図4は、切断済パイプ8の外表面8Aに向けられたレーザー発光器32及びカメラ38を示しているが、本方
法は、切断済パイプ8の内表面8Bにも同様に適用可能である。
【0086】
切断済パイプ8の内表面8Bを検査するために、検査プローブが、切断済パイプ8の中に挿入されてもよい。検査プローブは、投射線36が切断済パイプ8の内表面8Bを回って円周状になるように、レーザービーム34を発し得る。カメラ38は、検査プローブの構成部品として提供されてもよく、又は切断済パイプ8の反対側の端部から投射線36を見るようになっていてもよい。検査プローブは、切断済パイプ8の孔内に漸次挿入され、全長が、その内部から視覚的に点検され得るようになっている。
【0087】
特定の配置では、検査プローブは、一回につき、切断済パイプ8の特定の部分についてのみその内表面8Bを視覚的に点検するのを可能にする視野を有し得る。内表面8B全体を検査するために、検査プローブを静止させた状態に保ちつつ、切断済パイプ8が回転されてもよい。

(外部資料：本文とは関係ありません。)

<file path="config.mk">
export PLATFORM = sky130hd
export DESIGN_NAME = dtnrb_ctrl
export DESIGN_NICKNAME = d
export VERILOG_FILES = /design/src/rtl/core/dem_tile_nodata_repair_border_macros.svh /design/src/rtl/core/dtnrb_pkg.sv /design/src/rtl/core/dtnrb_ctrl.sv
export SDC_FILE = /design/constraint.sdc
export NUM_CORES = 1
export LEC_CHECK = 0
export BUFFER_PORTS_ARGS = -buffer_cell sky130_fd_sc_hd__buf_2
export CAP_MARGIN = 10
export CORE_MARGIN = 2
export CORE_UTILIZATION = 25
export CTS_BUF_LIST = sky130_fd_sc_hd__clkbuf_8
export DETAILED_ROUTE_END_ITERATION = 8
export REMOVE_ABC_BUFFERS = 1
export SYNTH_ARGS = -nofsm -noshare
export SYNTH_HDL_FRONTEND = slang
export SYNTH_SLANG_ARGS = --single-unit
</file>
<file path="constraint.sdc">
create_clock -name clk -period 6.1 [get_ports clk]
set_input_delay 1.22 -clock clk [delete_from_list [all_inputs] [get_ports clk]]
set_output_delay 1.22 -clock clk [all_outputs]
set_load 0.01 [all_outputs]
</file>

例えば、検査プローブは、内表面8Bの第1の部分を検査するために、切断済パイプ8の全長に沿って、第1の方向に挿入されてもよい。ひとたび切断済パイプ8の全長が、この部分に沿って検査されたならば、切断済パイプ8を回転し、かつ検査プローブを装置から、第1の方向とは反対の第2の方向に取り出してもよい。検査プローブが取り出されつつある間に、検査プローブは、切断済パイプ8の第2の部分を検査することも可能である。これらのステップは、切断済パイプ8の内表面8B全体を視覚的に点検するために必要な回数だけ繰り返すことができる。
【0088】
特定の配置では、検査プローブは、切断済パイプ8の内表面8Bの周りで互いに180°離間した、2本のレーザービーム34を発し得る。すなわち、各々のレーザービーム34は、互いに逆方向になっている。これらのレーザービーム34は、約100°の内周にわたって、カメラ38によって通常測定され得る投射線36を投射し得る。それゆえ、そのようなプローブによって画定される第1のセクションは、約200°又は切断済パイプ8の内表面8Bの55%をカバーするであろう。そのような検査プローブが、切断済パイプ8の全長を移動した後で、切断済パイプ8は、その長手方向軸線の周りに90°回転されてもよい。その後、検査プローブは、切断済パイプ8から取り出されることができ、かつそれが取り出される間に、切断済パイプ8の内表面8Bの第2の部分を検査することができる。第1のセクションと第2のセクションとの間には、ある程度の重なり合いが存在して、切断済パイプ8の内表面8B全体が、検査プローブの挿入と取り出しとによって検査されるようになっている。もちろん、検査プローブの他の配置も可能である。
【0089】
カメラ38によりキャプチャされた投射線36の可増のプロファイルは、切断済パイプ8のセクション上のいかなる不連続性8Cの存在をも示す。切断済パイプ8に、概ねなんらの不連続性8Cもないという場合には、投射線36のプロファイルは概ね直線的なものとなる。いかなる不連続性8Cも、投射線36のプロファイルにおいて、対応する逸脱(これを特定することは可能である)を導入することになる。ここでも、逸脱を閾値と比較して、逸脱が閾値を超えている(その場合には、切断済パイプ8が、不良であるとして取り除かれる結果となる)かどうかを考慮してもよい。
【0090】
図4A及び
図4Bは、不連続性8Cを有する切断済パイプ8のセクションに対して使用されている第3の検査配置3のレーザー視覚検査を示す。投射線36は、レーザー発光器32から、切断済パイプ8のセクションを横切る投射である。切り欠けという形態の不連続性8Cが存在するので、投射線36は、不連続性8Cの形状に沿っている。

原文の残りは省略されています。